Village in Norfolk, England

Hockwold cum Wilton is a civil parish and village in the English county of Norfolk.

Hockwold is located 10 mi west of Thetford and 34 mi south-west of Norwich.

==Etymology==
Hockwold cum Wilton's name is of Anglo-Saxon origin and derives from the Old English for the hock forest and willow-tree farmstead.

== History ==
Several Roman buildings have been found in Hockwold cum Wilton including a former temple in Sawbench Woods. In 1962, a hoard of silver cups were found in the parish which are currently held by the British Museum. Among local discoveries is a cultic site active from the mid-2nd to late 4th century AD. It consists of a circular building with a chalk floor, plastered and painted walls, and a thatched roof. It likely functioned as a favissa, where votive objects, including coins and regalia such as crowns and diadems, were deposited.

In the Domesday Book of 1086, Hockwold cum Wilton is recorded as a settlement of 12 households in the hundred of Grimshoe. In 1086, the village was part of the East Anglian estates of William de Warenne.

The only pilgrim badge of Saint Andrew to be found outside of Scotland and London was found in the parish in the 1980s.

== Geography ==
According to the 2021 census, Hockwold cum Wilton has a population of 1,304 people which shows an increase from the 1,195 people listed in the 2011 census.

== St. James' Church ==
Hockwold cum Wilton's parish church is dedicated to Saint James the Great and dates from the Fourteenth Century. St. James' is located on Church Lane and has been Grade I listed since 1959. The church holds intermittent Sunday service.

== St. Peter's Church ==

There is another derelict church dedicated to Saint Peter in Hockwold cum Wilton which dates from the Fourteenth Century. St. Peter's is located on Station Road and has been Grade I listed since 1959. The church is no longer open for Sunday service and is in the care of the Churches Conservation Trust.

The church features several stained-glass windows designed by Clayton and Bell depicting the Crucifixion, the Resurrection and the Ascension.

==Hockwold Hall==

Hockwold Hall is an Elizabethan house on the site of an earlier manor.
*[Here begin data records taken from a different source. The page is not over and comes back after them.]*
===== src/rtl/minilab0_mac_if.sv =====
// Board-side I/O bundle for the mini-lab MAC: switches and keys in, LEDs and
// six active-low 7-segment digits out.
interface minilab0_mac_if;
  logic [3:0] KEY;
  logic [9:0] SW;
  logic [9:0] LEDR;
  logic [6:0] HEX0;
  logic [6:0] HEX1;
  logic [6:0] HEX2;
  logic [6:0] HEX3;
  logic [6:0] HEX4;
  logic [6:0] HEX5;

  modport master (
    output KEY, SW,
    input  LEDR, HEX0, HEX1, HEX2, HEX3, HEX4, HEX5
  );

  modport slave (
    input  KEY, SW,
    output LEDR, HEX0, HEX1, HEX2, HEX3, HEX4, HEX5
  );
endinterface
The manor of Hockwold is mentioned in the Domesday Book of 1086. Hockwold Hall, with origins in the late 15th century, is a Tudor manor house with a substantial extension built by a Royal Prince at the end of the 19th century.
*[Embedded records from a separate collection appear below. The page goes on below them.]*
--- src/rtl/ram_arbiter.sv ---
// rtl/ram_arbiter.sv - sequential IDLE/BUSY/DONE arbiter sharing one RAM port among CPUS cores
// Optional build macro: RAM_ARB_TIMEOUT_EN (abort a BUSY transaction after TIMEOUT cycles)

module ram_arbiter #(
  parameter int CPUS    = 2,
  parameter int TIMEOUT = 64
) (
  input  logic                  CLK,
  input  logic                  RST,
  input  logic [CPUS-1:0]       iREN,
  input  logic [CPUS-1:0][31:0] iaddr,
  input  logic [CPUS-1:0]       dREN,
  input  logic [CPUS-1:0]       dWEN,
  input  logic [CPUS-1:0][31:0] daddr,
  input  logic [CPUS-1:0][31:0] dstore,
  output logic [CPUS-1:0]       iwait,
  output logic [CPUS-1:0]       dwait,
  output logic [CPUS-1:0][31:0] iload,
  output logic [CPUS-1:0][31:0] dload,
  output logic                  ramREN,
  output logic                  ramWEN,
  output logic [31:0]           ramaddr,
  output logic [31:0]           ramstore,
  input  logic [31:0]           ramload,
  input  logic [1:0]            ramstate,
  output logic                  timeout_err
);

  typedef enum logic [1:0] {
    ST_IDLE = 2'd0,
    ST_BUSY = 2'd1,
    ST_DONE = 2'd2
  } state_e;

  localparam logic [1:0]  RAM_ACCESS = 2'd2;
  localparam logic [2:0]  NCORES     = 3'(CPUS);

  state_e                 state_q, state_d;
  logic [1:0]             rr_ptr_q, rr_ptr_d;
  logic [1:0]             gnt_core_q, gnt_core_d;
  logic                   gnt_data_q, gnt_data_d;
  logic                   gnt_wr_q, gnt_wr_d;
  logic [31:0]            addr_q, addr_d;
  logic [31:0]            store_q, store_d;
  logic [CPUS-1:0][31:0]  iload_q, iload_d;
  logic [CPUS-1:0][31:0]  dload_q, dload_d;

`ifdef RAM_ARB_TIMEOUT_EN
  logic [15:0]            cnt_q, cnt_d;
  logic                   tmo_q, tmo_d;
`else
  logic                   unused_timeout;
  assign unused_timeout = |16'(TIMEOUT);
`endif

  // Requests padded to 4 bits so a 2-bit core index selects them without width games
  logic [3:0] d_act4, i_act4;
  assign d_act4 = 4'(dREN | dWEN);
  assign i_act4 = 4'(iREN);

  logic       d_found, i_found;
  logic [1:0] d_sel, i_sel;
  logic [2:0] scan_sum;

  // Round-robin scan from rr_ptr; reverse order so the smallest offset is written last and wins
  always_comb begin
    d_found  = 1'b0;
    i_found  = 1'b0;
    d_sel    = rr_ptr_q;
    i_sel    = rr_ptr_q;
    scan_sum = 3'd0;
    for (int k = CPUS - 1; k >= 0; k--) begin
      scan_sum = {1'b0, rr_ptr_q} + 3'(k);
      if (scan_sum >= NCORES) begin
        scan_sum = scan_sum - NCORES;
      end
      if (d_act4[scan_sum[1:0]]) begin
        d_found = 1'b1;
        d_sel   = scan_sum[1:0];
      end
      if (i_act4[scan_sum[1:0]]) begin
        i_found = 1'b1;
        i_sel   = scan_sum[1:0];
      end
    end
  end

  logic [1:0]  win_core;
  logic [31:0] win_daddr, win_iaddr, win_dstore;
  logic        win_wen;

  // Mux the winning core's request fields; the data class beats the instruction class
  always_comb begin
    win_core   = d_found ? d_sel : i_sel;
    win_daddr  = 32'd0;
    win_iaddr  = 32'd0;
    win_dstore = 32'd0;
    win_wen    = 1'b0;
    for (int c = 0; c < CPUS; c++) begin
      if (2'(c) == win_core) begin
        win_daddr  = daddr[c];
        win_iaddr  = iaddr[c];
        win_dstore = dstore[c];
        win_wen    = dWEN[c];
      end
    end
  end

  logic [2:0] rr_next;

  // Pointer moves to the core after the one just served, wrapping at CPUS
  always_comb begin
    rr_next = {1'b0, gnt_core_q} + 3'd1;
    if (rr_next >= NCORES) begin
      rr_next = rr_next - NCORES;
    end
  end

  // Next-state logic: latch a grant in IDLE, wait for ACCESS in BUSY, release in DONE
  always_comb begin
    state_d    = state_q;
    rr_ptr_d   = rr_ptr_q;
    gnt_core_d = gnt_core_q;
    gnt_data_d = gnt_data_q;
    gnt_wr_d   = gnt_wr_q;
    addr_d     = addr_q;
    store_d    = store_q;
    iload_d    = iload_q;
    dload_d    = dload_q;
`ifdef RAM_ARB_TIMEOUT_EN
    cnt_d      = cnt_q;
    tmo_d      = tmo_q;
`endif
    case (state_q)
      ST_IDLE: begin
        if (d_found || i_found) begin
          state_d    = ST_BUSY;
          gnt_core_d = win_core;
          gnt_data_d = d_found;
          gnt_wr_d   = d_found && win_wen;
          addr_d     = d_found ? win_daddr : win_iaddr;
          store_d    = (d_found && win_wen) ? win_dstore : 32'd0;
`ifdef RAM_ARB_TIMEOUT_EN
          cnt_d      = 16'd0;
          tmo_d      = 1'b0;
`endif
        end
      end
      ST_BUSY: begin
        if (ramstate == RAM_ACCESS) begin
          state_d = ST_DONE;
          for (int c = 0; c < CPUS; c++) begin
            if (2'(c) == gnt_core_q) begin
              if (!gnt_data_q) begin
                iload_d[c] = ramload;
              end else if (!gnt_wr_q) begin
                dload_d[c] = ramload;
              end
            end
          end
        end
`ifdef RAM_ARB_TIMEOUT_EN
        else if (cnt_q + 16'd1 == 16'(TIMEOUT)) begin
          state_d = ST_DONE;
          tmo_d   = 1'b1;
          for (int c = 0; c < CPUS; c++) begin
            if (2'(c) == gnt_core_q) begin
              if (!gnt_data_q) begin
                iload_d[c] = 32'hBAD1BAD1;
              end else if (!gnt_wr_q) begin
                dload_d[c] = 32'hBAD1BAD1;
              end
            end
          end
        end else begin
          cnt_d = cnt_q + 16'd1;
        end
`endif
      end
      ST_DONE: begin
        state_d  = ST_IDLE;
        rr_ptr_d = rr_next[1:0];
      end
      default: begin
        state_d = ST_IDLE;
      end
    endcase
  end

  // State and datapath registers; reset abandons any transaction in flight
  always_ff @(posedge CLK or posedge RST) begin
    if (RST) begin
      state_q    <= ST_IDLE;
      rr_ptr_q   <= 2'd0;
      gnt_core_q <= 2'd0;
      gnt_data_q <= 1'b0;
      gnt_wr_q   <= 1'b0;
      addr_q     <= 32'd0;
      store_q    <= 32'd0;
      iload_q    <= '0;
      dload_q    <= '0;
    end else begin
      state_q    <= state_d;
      rr_ptr_q   <= rr_ptr_d;
      gnt_core_q <= gnt_core_d;
      gnt_data_q <= gnt_data_d;
      gnt_wr_q   <= gnt_wr_d;
      addr_q     <= addr_d;
      store_q    <= store_d;
      iload_q    <= iload_d;
      dload_q    <= dload_d;
    end
  end

`ifdef RAM_ARB_TIMEOUT_EN
  // BUSY-cycle counter and abort flag for the current transaction
  always_ff @(posedge CLK or posedge RST) begin
    if (RST) begin
      cnt_q <= 16'd0;
      tmo_q <= 1'b0;
    end else begin
      cnt_q <= cnt_d;
      tmo_q <= tmo_d;
    end
  end

  assign timeout_err = (state_q == ST_DONE) && tmo_q;
`else
  assign timeout_err = 1'b0;
`endif

  // Only the granted slot sees wait low, and only during DONE
  always_comb begin
    iwait = '1;
    dwait = '1;
    if (state_q == ST_DONE) begin
      for (int c = 0; c < CPUS; c++) begin
        if (2'(c) == gnt_core_q) begin
          if (gnt_data_q) begin
            dwait[c] = 1'b0;
          end else begin
            iwait[c] = 1'b0;
          end
        end
      end
    end
  end

  assign ramREN   = (state_q == ST_BUSY) && !gnt_wr_q;
  assign ramWEN   = (state_q == ST_BUSY) && gnt_wr_q;
  assign ramaddr  = (state_q == ST_BUSY) ? addr_q : 32'd0;
  assign ramstore = (state_q == ST_BUSY) ? store_q : 32'd0;
  assign iload    = iload_q;
  assign dload    = dload_q;

endmodule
Sir John Tyndale (Tyndall), Baron Tyndale of Thetford, Governor of The Tower of London, KB (1475–1539) was born at Hockwold Cum Wilton Manor as was his son Sir Thomas Tyndale (Tyndall) 1505–1583, who also died there. Sir John's brother, William Tyndale (Tyndall) (1484–1536), a 16th-century scholar and linguist died a martyr for translating the scriptures from Greek and Hebrew into vernacular English so that commoners could read the Bible for themselves, rather than having to depend on the church hierarchy to interpret the official Latin Vulgate. The Tyndale Bible was the basis for the King James Bible and it survived book burners, but he did not survive. Tyndale was tied to a stake, strangled with a rope and torched outside a castle near Brussels on October 6, 1536.

The royalist Arthur Heveningham lived at the Hall until 1657. His brother, William Heveningham, was one of the regicides of Charles I, and his daughter Abigail married John Digby, 1st Earl of Bristol. Sir Cyril Wyche, a founder member of the Royal Society, took over the estate in 1688 and lived there until 1707. Prince Victor Duleep Singh, the eldest son of the last Maharaja of Lahore, a godson of Queen Victoria, came to live at Hockwold Hall in 1895.

The gates to the hall are reputedly haunted by a white lady who supposedly unnerves drivers.

== Governance ==
Hockwold cum Wilton is part of the electoral ward of Feltwell for local elections and is part of the district of King's Lynn and West Norfolk.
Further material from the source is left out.